Пока он таким образом беспорядочно занимался самообразованием, его семья погружалась в безнадежную нищету. Старый Майкл Джонсон был гораздо лучше приспособлен к тому, чтобы корпеть над книгами и рассуждать о них, чем торговать ими. Его дела пришли в упадок; долги росли; с трудом удавалось покрывать ежедневные расходы семьи. Он был не в состоянии содержать сына в университете, но богатый сосед предложил помощь; и, полагаясь на обещания, которые оказались очень малоценными, Сэмюэл был зачислен в Пембрук-колледж в Оксфорде. Когда молодой ученый предстал перед руководителями этого общества, они были поражены не столько его неуклюжей фигурой и эксцентричными манерами, сколько количеством обширных и любопытных сведений, которые он почерпнул за многие месяцы беспорядочного, но не бесполезного изучения. В первый же день своего пребывания он удивил своих учителей цитированием Макробия; и один из самых ученых среди них заявил, что никогда не встречал первокурсника с равными познаниями.

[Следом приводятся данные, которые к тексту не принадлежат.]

This design comes from an exercise in tuning for small area on the open sky130 flow, not from production work. The RTL was checked by simulation tests, not by an equivalence proof against the original design. Power is estimated from default activity; no workload was simulated.

Design iotkv_core, start of the top module:
module iotkv_core (
    input  wire        clk,
    input  wire        rst,
    input  wire [15:0] cfg_pin_i,
    input  wire        tick_i,
    input  wire        lim_closed_i,
    input  wire        lim_open_i,
    input  wire [3:0]  kp_sense_i,
    output wire [3:0]  kp_sense_o,
    output wire        kp_sense_oe,
    input  wire [3:0]  kp_scan_i,
    output wire [3:0]  kp_scan_o,
    output wire        kp_scan_oe,
    input  wire        bus_ev_valid_i,
    input  wire [2:0]  bus_ev_kind_i,
    input  wire [7:0]  bus_ev_data_i,
    output wire        bus_tx_valid_o,
    output wire [7:0]  bus_tx_data_o,
    output wire [7:0]  duty_open_o,
    output wire [7:0]  duty_close_o,
    output wire [6:0]  door_state_o,
    output wire [15:0] drop_count_o
);
Size in the first run: roughly 680 cells after synthesis, roughly 5000 um2 of cells after synthesis.
clock: 15.0 ns
lec_check: 0
cap_margin: 20
core_margin: 2
core_utilization: 40
slew_margin: 20
standard.sh (not shown) runs the stock make flow with config.mk's settings and CLKGATE_MAP_FILE= SYNTH_SCRIPT=/design/flow/synth_recipe.tcl, a recipe that flattens the netlist after the stock synthesis.
==> flow/flow/run.sh <==
#!/bin/bash
# ORFS layout with four changes:
#  - after the standard synthesis, the combinational logic is mapped again
#    by ABC with several area scripts, and the smallest result is kept
#    (registers untouched, see resynth.ys); if none works, the standard
#    netlist is kept;
#  - port buffers use the smallest buffer cell;
#  - the constant outputs share one tie cell;
#  - clock-tree synthesis uses clkbuf_8 and no dummy loads.
# Each tool's output goes to its own log file here.
set -euo pipefail
export BUFFER_PORTS_ARGS="-buffer_cell sky130_fd_sc_hd__buf_1"
export CTS_ARGS="-sink_clustering_enable -repair_clock_nets -buf_list sky130_fd_sc_hd__clkbuf_8 -dont_use_dummy_load"
export SKIP_REPAIR_TIE_FANOUT=1

WORK=$(pwd)
ORFS_WORK=$(grep -o 'WORK_HOME=[^ ]*' standard.sh | head -1 | cut -d= -f2)
RES=$ORFS_WORK/results/${FLOW_PLATFORM}/iotkv_core/base
LIB=$FLOW_HOME/platforms/${FLOW_PLATFORM}/lib/sky130_fd_sc_hd__tt_025C_1v80.lib
YOSYS=$(command -v yosys || echo "$FLOW_HOME/../tools/install/yosys/bin/yosys")

bash standard.sh synth > log_synth.txt 2>&1
cp "$RES/1_2_yosys.v" "$WORK/standard_netlist.v"

python3 flow/comb_lib.py "$LIB" "$WORK/comb.lib" > log_comb_lib.txt 2>&1
DONTUSE="-dont_use sky130_fd_sc_hd__probe_p_8 -dont_use sky130_fd_sc_hd__probec_p_8 -dont_use sky130_fd_sc_hd__lpflow_*"
mkdir -p resynth
names=""
while read -r name cmds; do
  [ -z "$name" ] && continue
  echo "$cmds" | tr ';' '\n' | sed 's/^ *//' > "resynth/$name.abc"
  sed -e "s#COMBLIB#$WORK/comb.lib#" -e "s#LIBFILE#$LIB#g" -e "s#NETIN#$WORK/standard_netlist.v#" \
      -e "s#NETOUT#$WORK/resynth/$name.v#" -e "s#STATOUT#$WORK/resynth/$name.stat#" \
      -e "s#TOPNAME#$FLOW_TOP#" -e "s#SCRIPT#$WORK/resynth/$name.abc#" -e "s#DONTUSE#$DONTUSE#" \
      flow/resynth.ys > "resynth/$name.ys"
  "$YOSYS" -l "log_resynth_$name.txt" -q "resynth/$name.ys" > /dev/null 2>&1 &
  names="$names resynth/$name"
done < flow/abc_scripts.txt
wait
python3 flow/pick.py $names > log_pick.txt 2>&1
best=$(sed -n 's/^best //p' log_pick.txt)
if [ -n "$best" ] && [ "$best" != none ]; then
  cp "$WORK/$best.v" "$RES/1_2_yosys.v"
  rm -f "$RES/1_synth.odb"
  bash standard.sh synth > log_synth_odb.txt 2>&1
fi
for step in floorplan place cts route finish; do
  bash standard.sh "$step" > "log_${step}.txt" 2>&1
done
==> flow/flow/abc_scripts.txt <==
b4 &get -n; &st; &syn2; &dch -f; &nf -a; &put; strash; dch; map -a; topo; dnsize
ds3 strash; &get -n; &deepsyn -T 40 -S 3; &put; dch; map -a; strash; dch; map -a; topo; dnsize
dsa strash; &get -n; &deepsyn -T 180 -S 2; &put; dch; map -a; strash; dch; map -a; topo; dnsize
dsc strash; &get -n; &deepsyn -T 90 -S 2; &deepsyn -T 90 -S 3; &put; dch; map -a; strash; dch; map -a; topo; dnsize
dse strash; &get -n; &deepsyn -T 60 -S 2; &deepsyn -T 60 -S 3; &deepsyn -T 60 -S 5; &put; dch; map -a; strash; dch; map -a; topo; dnsize
dsf strash; &get -n; &deepsyn -T 90 -S 2; &deepsyn -T 90 -S 3; &deepsyn -T 90 -S 12; &put; dch; map -a; strash; dch; map -a; topo; dnsize
dsg strash; &get -n; &deepsyn -T 90 -S 2; &deepsyn -T 90 -S 5; &put; dch; map -a; strash; dch; map -a; topo; dnsize
Other scripts of this flow, unchanged in this note and not shown: flow/flow/comb_lib.py, flow/flow/pick.py, flow/flow/resynth.ys
Rerun with:
--- a/flow/flow/run.sh
+++ b/flow/flow/run.sh
@@ -2 +2 @@
-# ORFS layout with four changes:
+# ORFS layout with three changes:
@@ -8 +7,0 @@
-#  - the constant outputs share one tie cell;
@@ -13,2 +12 @@
-export CTS_ARGS="-sink_clustering_enable -repair_clock_nets -buf_list sky130_fd_sc_hd__clkbuf_8 -dont_use_dummy_load"
-export SKIP_REPAIR_TIE_FANOUT=1
+export CTS_ARGS="-sink_clustering_enable -repair_clock_nets -buf_list {sky130_fd_sc_hd__clkbuf_4 sky130_fd_sc_hd__clkbuf_8} -dont_use_dummy_load"
==> flow/flow/abc_scripts.txt (replaced) <==
c1 &get -n; &st; &syn2; &dch -f; &nf -a; &put; strash; dch; map -a; strash; dch -f; map -a; topo; dnsize
b4 &get -n; &st; &syn2; &dch -f; &nf -a; &put; strash; dch; map -a; topo; dnsize
a2 strash; dch; map -a; strash; dch; map -a; topo; dnsize
b3 strash; dch; map -a; strash; dch; map -a; strash; dch; map -a; strash; dch; map -a; topo; dnsize
c5 &get -n; &st; &syn2; &dch -f; &nf -a -p; &put; strash; dch; map -a; topo; dnsize
a3 &get -n; &st; &dch; &nf -a; &put
Effect:
- The new run finished clean
- clock skew grows by 0.0069 ns
- total power drops by a quarter to a third
- hold slack gets better by 0.012 ns
- synthesized cell count goes up by roughly a tenth
- register-to-register slack loses 0.14 ns
- clock power hardly moves
- global-route usage goes down by 0.13 points
- worst setup slack got worse by 0.50 ns
- wire length came out higher by a little under a tenth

В Оксфорде Джонсон прожил едва ли больше двух лет, возможно, меньше. Он был беден, вплоть до лохмотьев; и его внешний вид вызывал насмешки и жалость, которые были одинаково невыносимы для его гордого духа. Его выгнали из двора Крайст-Черч из-за насмешливых взглядов, которые члены этого аристократического общества бросали на дыры в его ботинках. Кто-то из милосердных людей положил новую пару у его двери, но он в ярости отшвырнул их. Нужда сделала его не раболепным, а безрассудным и неуправляемым. Ни один богатый джентльмен-пенсионер, жаждущий достичь двадцати одного года, не мог бы относиться к академическим властям с большим грубым неуважением. Нуждающегося ученого обычно можно было увидеть под воротами Пембрука, воротами, ныне украшенными его изваянием, где он произносил речи перед кружком юношей, над которыми, несмотря на его рваную мантию и грязное белье, его остроумие и дерзость давали ему бесспорное превосходство. В каждом бунте против дисциплины колледжа он был зачинщиком. Многое, однако, прощалось юноше, столь высоко отмеченному способностями и знаниями. Он рано стал известен тем, что переложил «Мессию» Поупа на латинские стихи. Стиль и ритм, правда, были не совсем вергилиевскими, но перевод нашел много поклонников и был прочитан с удовольствием самим Поупом.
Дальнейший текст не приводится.